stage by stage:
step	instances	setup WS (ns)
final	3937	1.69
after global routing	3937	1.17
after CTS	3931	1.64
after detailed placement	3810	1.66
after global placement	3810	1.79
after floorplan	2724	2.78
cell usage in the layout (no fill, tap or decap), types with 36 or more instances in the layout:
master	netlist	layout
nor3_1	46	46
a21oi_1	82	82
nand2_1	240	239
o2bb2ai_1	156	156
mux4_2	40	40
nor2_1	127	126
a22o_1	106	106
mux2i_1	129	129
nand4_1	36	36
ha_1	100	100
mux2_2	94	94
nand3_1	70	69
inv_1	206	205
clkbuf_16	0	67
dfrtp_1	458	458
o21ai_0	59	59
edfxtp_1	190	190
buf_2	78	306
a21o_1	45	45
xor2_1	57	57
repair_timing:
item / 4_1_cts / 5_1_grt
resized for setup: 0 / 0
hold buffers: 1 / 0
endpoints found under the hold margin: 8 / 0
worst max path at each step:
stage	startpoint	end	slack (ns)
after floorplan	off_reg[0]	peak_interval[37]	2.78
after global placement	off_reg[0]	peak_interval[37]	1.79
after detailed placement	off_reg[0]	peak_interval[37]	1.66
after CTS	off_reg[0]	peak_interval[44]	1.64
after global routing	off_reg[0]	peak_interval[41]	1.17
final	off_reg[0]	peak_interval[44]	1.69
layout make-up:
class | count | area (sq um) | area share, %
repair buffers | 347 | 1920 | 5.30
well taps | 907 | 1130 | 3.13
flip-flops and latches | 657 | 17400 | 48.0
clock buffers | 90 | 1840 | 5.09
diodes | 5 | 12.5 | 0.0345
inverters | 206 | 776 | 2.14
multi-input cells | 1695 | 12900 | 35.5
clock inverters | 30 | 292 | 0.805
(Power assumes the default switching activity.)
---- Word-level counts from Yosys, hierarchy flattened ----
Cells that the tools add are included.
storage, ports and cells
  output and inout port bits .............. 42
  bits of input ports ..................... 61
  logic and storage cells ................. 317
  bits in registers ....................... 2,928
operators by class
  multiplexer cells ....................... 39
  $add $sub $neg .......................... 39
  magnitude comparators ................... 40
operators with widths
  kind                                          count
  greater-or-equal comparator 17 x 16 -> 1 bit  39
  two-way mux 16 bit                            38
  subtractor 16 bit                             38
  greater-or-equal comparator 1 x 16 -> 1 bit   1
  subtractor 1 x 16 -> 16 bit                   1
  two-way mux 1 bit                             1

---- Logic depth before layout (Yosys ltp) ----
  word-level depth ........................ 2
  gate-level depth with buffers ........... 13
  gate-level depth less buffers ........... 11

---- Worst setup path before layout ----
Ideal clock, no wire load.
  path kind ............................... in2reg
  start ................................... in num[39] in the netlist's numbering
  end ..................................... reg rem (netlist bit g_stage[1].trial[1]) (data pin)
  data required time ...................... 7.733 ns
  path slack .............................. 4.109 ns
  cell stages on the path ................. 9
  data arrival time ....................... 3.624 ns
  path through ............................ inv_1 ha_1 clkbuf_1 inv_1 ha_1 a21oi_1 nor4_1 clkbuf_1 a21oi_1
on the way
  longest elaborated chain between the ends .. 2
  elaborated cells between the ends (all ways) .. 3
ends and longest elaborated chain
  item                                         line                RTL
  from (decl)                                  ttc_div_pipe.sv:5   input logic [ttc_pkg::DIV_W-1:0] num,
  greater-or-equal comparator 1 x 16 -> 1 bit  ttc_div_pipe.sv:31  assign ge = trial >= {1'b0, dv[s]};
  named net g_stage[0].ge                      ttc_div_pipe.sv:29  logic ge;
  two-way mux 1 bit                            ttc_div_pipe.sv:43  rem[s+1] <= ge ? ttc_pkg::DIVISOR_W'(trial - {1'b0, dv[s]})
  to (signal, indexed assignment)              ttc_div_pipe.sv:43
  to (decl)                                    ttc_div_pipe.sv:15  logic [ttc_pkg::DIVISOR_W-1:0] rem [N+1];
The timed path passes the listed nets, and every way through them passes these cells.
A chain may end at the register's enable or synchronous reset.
[config.mk]
export PLATFORM = sky130hd
export DESIGN_NAME = ttc_recip_pipe
export DESIGN_NICKNAME = d
export VERILOG_FILES = /design/src/design/ttc_pkg.sv /design/src/design/ttc_recip_pipe.sv
export SDC_FILE = /design/constraint.sdc
export NUM_CORES = 2
export LEC_CHECK = 0
export BUFFER_PORTS_ARGS = -buffer_cell sky130_fd_sc_hd__buf_4
export CORE_ASPECT_RATIO = 1.1
export CORE_UTILIZATION = 39
export CTS_CLUSTER_SIZE = 28
export DETAILED_ROUTE_END_ITERATION = 6
export GPL_ROUTABILITY_DRIVEN = 0
export PLACE_DENSITY_LB_ADDON = 0.08
export REMOVE_ABC_BUFFERS = 1
export SYNTH_ARGS = -nofsm -noshare
export SYNTH_HDL_FRONTEND = slang
export SYNTH_SLANG_ARGS = --single-unit
[constraint.sdc]
create_clock -name clk -period 4.7 [get_ports clk]
set_clock_uncertainty 0.2 [all_clocks]
set_input_delay 0.47 -clock clk [delete_from_list [all_inputs] [get_ports clk]]
set_output_delay 0.47 -clock clk [all_outputs]
set_load 0.01 [all_outputs]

**Task to complete:**
Return all lines of the material that have "operators" in them.

**Answer below:**
operators by class
operators with widths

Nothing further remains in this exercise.